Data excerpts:
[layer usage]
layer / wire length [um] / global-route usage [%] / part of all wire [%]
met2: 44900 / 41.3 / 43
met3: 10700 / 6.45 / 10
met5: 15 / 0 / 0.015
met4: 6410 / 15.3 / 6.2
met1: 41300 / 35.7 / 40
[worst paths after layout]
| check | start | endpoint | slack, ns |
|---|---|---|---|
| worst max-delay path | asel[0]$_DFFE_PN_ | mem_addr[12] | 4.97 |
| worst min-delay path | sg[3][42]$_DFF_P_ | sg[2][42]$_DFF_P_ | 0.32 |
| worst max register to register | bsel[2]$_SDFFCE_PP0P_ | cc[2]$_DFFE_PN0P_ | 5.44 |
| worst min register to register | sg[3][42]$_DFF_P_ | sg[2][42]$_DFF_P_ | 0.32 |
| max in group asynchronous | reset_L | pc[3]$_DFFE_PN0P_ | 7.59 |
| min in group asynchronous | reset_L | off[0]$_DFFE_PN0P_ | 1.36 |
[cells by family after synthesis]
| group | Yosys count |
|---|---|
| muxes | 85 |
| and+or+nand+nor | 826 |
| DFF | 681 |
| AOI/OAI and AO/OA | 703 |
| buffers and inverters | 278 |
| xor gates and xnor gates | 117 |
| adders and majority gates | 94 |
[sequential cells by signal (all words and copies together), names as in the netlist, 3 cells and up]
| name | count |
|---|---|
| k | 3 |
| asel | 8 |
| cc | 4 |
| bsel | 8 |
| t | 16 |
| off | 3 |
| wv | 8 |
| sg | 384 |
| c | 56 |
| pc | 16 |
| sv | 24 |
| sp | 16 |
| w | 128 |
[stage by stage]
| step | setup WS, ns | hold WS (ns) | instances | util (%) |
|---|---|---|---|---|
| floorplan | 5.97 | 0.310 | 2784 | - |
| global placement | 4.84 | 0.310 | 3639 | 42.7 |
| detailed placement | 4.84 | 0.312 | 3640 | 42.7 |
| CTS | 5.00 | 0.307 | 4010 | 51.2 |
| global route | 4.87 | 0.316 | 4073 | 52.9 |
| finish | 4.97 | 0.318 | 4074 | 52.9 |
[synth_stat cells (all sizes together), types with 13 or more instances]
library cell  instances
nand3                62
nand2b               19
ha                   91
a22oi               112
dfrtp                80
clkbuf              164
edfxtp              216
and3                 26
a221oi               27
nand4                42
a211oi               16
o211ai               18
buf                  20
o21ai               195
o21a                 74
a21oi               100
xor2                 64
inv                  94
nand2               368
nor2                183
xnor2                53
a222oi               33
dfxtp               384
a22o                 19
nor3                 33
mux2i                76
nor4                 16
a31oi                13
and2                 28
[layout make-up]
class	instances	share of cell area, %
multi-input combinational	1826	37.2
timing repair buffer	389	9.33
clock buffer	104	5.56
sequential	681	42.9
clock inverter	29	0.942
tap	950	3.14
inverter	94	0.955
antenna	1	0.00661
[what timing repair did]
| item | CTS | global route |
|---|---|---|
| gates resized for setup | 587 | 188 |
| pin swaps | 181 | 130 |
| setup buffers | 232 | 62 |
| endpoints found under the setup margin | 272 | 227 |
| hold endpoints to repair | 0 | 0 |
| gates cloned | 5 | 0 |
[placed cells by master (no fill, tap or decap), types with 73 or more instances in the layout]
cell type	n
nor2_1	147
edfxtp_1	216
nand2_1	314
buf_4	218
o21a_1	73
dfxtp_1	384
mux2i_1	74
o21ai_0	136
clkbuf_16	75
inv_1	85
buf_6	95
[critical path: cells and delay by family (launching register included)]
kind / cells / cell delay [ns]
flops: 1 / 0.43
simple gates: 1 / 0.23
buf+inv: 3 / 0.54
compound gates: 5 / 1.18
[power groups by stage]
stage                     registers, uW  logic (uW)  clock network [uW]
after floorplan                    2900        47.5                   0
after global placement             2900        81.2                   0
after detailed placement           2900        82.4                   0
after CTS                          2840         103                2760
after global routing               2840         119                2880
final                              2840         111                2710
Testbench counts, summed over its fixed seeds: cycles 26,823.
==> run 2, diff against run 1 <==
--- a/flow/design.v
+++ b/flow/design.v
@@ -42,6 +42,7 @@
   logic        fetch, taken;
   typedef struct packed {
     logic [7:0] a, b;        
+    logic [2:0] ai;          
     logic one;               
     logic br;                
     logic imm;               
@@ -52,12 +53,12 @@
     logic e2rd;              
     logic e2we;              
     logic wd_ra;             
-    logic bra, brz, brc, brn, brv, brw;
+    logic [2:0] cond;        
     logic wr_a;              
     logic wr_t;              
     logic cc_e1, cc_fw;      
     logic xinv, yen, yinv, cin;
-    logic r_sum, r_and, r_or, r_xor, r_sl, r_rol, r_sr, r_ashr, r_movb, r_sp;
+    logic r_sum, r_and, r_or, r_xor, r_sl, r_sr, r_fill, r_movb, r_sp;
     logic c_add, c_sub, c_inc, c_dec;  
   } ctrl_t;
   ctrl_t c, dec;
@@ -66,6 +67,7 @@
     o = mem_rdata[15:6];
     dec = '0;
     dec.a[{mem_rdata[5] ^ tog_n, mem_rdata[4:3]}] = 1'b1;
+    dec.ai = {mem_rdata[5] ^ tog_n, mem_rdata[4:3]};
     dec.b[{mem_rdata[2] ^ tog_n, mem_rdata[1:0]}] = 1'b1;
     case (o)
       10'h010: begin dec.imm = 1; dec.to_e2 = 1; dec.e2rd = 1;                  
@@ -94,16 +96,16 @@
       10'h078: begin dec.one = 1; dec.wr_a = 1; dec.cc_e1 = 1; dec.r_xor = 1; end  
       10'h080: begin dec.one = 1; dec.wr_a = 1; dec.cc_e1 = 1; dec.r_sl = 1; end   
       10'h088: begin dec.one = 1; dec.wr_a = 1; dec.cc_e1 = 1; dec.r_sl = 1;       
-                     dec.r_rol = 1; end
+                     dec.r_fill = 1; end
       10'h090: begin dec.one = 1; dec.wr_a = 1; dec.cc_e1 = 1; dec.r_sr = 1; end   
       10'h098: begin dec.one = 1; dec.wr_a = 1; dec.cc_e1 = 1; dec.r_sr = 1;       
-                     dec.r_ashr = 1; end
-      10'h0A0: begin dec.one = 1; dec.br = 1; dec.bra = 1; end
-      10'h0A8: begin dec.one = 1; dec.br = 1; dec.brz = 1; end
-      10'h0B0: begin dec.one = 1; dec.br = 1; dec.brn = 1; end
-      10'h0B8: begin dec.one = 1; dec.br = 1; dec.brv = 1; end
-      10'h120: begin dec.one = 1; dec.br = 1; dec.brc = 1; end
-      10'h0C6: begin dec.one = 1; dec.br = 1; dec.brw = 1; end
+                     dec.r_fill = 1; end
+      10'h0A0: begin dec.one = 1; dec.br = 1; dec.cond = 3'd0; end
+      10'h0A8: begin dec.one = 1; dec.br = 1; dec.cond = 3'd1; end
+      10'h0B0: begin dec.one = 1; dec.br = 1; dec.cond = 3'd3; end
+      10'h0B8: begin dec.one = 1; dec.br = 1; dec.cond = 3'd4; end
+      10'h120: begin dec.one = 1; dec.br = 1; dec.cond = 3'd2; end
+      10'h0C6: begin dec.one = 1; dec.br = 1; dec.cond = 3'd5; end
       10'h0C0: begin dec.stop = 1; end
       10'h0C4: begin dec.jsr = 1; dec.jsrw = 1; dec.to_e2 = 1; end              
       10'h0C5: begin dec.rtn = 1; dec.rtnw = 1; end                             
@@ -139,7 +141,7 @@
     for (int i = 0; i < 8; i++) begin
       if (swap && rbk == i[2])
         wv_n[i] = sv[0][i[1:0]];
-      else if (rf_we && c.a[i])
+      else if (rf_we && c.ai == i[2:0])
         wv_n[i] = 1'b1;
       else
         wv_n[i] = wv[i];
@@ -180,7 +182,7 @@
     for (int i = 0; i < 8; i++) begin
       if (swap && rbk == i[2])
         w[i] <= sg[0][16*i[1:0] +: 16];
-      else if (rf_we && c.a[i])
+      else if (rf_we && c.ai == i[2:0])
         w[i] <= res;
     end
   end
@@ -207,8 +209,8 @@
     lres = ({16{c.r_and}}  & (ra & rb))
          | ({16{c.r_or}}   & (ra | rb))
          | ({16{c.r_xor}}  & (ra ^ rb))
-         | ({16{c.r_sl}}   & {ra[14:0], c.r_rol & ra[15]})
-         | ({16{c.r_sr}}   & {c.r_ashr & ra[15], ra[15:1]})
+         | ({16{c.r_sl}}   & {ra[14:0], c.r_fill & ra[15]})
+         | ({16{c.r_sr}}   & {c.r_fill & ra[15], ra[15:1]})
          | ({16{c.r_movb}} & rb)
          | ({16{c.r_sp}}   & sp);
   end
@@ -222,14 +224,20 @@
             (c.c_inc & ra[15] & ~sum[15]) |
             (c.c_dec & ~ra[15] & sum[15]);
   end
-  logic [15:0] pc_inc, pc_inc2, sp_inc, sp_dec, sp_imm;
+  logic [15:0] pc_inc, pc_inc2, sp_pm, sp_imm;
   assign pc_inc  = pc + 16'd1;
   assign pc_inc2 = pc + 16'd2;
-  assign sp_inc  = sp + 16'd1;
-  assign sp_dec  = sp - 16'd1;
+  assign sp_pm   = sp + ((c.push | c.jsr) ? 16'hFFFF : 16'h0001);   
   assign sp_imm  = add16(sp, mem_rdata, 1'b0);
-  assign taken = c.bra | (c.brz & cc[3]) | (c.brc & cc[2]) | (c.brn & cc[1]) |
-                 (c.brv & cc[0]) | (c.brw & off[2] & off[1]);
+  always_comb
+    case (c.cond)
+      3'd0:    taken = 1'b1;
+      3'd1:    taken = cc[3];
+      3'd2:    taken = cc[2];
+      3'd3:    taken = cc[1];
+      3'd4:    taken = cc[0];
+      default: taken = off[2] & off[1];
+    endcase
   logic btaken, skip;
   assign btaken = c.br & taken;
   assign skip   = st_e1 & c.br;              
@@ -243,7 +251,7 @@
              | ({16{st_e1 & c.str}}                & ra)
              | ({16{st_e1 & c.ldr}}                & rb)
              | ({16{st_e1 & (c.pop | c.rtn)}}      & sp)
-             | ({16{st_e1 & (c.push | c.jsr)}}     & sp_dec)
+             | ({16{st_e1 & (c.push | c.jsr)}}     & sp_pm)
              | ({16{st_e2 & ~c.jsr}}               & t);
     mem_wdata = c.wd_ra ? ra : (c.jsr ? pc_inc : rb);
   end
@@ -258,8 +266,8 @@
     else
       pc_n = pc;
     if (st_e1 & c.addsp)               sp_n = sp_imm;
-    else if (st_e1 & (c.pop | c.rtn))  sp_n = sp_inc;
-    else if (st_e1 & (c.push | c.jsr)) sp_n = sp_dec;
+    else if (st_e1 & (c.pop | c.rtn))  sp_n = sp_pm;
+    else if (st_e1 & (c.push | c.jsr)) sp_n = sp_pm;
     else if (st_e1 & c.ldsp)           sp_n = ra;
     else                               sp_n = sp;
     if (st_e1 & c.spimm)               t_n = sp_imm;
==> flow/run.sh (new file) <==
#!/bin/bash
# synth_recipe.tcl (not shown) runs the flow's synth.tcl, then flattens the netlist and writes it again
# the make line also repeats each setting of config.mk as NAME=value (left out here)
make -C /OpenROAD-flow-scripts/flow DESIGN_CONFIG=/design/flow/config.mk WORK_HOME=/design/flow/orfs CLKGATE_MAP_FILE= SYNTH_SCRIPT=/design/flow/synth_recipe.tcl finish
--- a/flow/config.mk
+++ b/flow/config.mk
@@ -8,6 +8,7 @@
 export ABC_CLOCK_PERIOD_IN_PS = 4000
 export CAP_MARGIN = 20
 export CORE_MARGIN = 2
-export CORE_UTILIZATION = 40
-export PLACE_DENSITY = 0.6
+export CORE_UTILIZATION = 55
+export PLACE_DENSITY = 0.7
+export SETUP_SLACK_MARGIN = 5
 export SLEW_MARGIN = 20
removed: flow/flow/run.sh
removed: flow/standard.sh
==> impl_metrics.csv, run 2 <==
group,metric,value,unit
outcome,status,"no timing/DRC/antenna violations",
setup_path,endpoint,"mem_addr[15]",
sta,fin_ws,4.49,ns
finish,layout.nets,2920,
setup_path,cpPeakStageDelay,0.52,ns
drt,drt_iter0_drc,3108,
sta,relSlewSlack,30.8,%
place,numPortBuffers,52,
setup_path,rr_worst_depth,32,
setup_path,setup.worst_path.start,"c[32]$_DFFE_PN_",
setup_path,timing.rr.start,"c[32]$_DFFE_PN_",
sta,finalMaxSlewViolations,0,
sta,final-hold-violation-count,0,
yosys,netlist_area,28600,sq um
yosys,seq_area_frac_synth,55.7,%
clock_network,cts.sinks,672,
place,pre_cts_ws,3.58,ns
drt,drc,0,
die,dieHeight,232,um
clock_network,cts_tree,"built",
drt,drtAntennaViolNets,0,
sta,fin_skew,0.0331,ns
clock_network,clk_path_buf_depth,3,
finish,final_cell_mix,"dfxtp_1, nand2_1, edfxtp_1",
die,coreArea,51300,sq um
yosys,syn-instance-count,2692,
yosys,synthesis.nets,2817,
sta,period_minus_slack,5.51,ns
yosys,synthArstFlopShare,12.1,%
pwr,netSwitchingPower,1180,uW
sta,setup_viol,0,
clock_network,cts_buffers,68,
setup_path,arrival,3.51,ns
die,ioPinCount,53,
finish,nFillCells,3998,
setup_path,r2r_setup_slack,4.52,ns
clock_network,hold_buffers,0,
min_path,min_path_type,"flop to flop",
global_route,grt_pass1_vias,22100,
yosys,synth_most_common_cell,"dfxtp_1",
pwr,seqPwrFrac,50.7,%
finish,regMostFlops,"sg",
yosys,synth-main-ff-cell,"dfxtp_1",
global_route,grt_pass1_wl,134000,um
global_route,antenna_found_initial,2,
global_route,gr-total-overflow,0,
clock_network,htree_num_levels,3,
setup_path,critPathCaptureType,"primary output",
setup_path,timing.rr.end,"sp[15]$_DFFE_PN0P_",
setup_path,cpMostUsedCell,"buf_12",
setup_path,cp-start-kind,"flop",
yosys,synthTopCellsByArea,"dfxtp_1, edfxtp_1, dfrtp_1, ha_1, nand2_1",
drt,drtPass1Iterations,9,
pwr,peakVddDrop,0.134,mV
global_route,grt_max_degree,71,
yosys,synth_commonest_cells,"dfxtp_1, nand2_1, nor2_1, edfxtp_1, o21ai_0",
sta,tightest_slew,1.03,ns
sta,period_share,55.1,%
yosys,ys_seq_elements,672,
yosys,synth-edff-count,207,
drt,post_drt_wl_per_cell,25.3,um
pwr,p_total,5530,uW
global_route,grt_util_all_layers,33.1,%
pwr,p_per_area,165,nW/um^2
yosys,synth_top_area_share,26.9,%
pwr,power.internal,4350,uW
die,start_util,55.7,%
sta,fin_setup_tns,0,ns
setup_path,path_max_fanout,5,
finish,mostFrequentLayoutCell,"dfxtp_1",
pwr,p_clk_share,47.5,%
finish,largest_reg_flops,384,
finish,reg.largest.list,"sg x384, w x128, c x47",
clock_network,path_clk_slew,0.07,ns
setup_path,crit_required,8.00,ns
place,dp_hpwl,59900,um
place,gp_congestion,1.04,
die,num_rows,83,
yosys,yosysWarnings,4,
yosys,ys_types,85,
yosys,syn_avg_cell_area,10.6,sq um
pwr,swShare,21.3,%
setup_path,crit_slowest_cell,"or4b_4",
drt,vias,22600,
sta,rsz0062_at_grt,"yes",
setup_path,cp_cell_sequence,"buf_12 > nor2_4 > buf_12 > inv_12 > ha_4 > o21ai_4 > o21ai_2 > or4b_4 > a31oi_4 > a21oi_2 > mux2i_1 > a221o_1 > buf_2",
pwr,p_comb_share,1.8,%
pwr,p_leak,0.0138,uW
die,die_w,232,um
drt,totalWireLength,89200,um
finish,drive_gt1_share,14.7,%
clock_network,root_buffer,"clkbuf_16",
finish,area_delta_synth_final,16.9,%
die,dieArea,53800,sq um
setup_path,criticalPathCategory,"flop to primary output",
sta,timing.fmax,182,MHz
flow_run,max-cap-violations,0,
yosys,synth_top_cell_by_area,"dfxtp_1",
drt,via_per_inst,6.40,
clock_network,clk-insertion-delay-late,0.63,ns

What the task asks:
Begin at the line that has "--- a/flow/design.v" in the entries above; stop after the line that has "logic xinv, yen, yinv, cin;". Transcribe exactly those lines and no others.

Expected output:
--- a/flow/design.v
+++ b/flow/design.v
@@ -42,6 +42,7 @@
   logic        fetch, taken;
   typedef struct packed {
     logic [7:0] a, b;        
+    logic [2:0] ai;          
     logic one;               
     logic br;                
     logic imm;               
@@ -52,12 +53,12 @@
     logic e2rd;              
     logic e2we;              
     logic wd_ra;             
-    logic bra, brz, brc, brn, brv, brw;
+    logic [2:0] cond;        
     logic wr_a;              
     logic wr_t;              
     logic cc_e1, cc_fw;      
     logic xinv, yen, yinv, cin;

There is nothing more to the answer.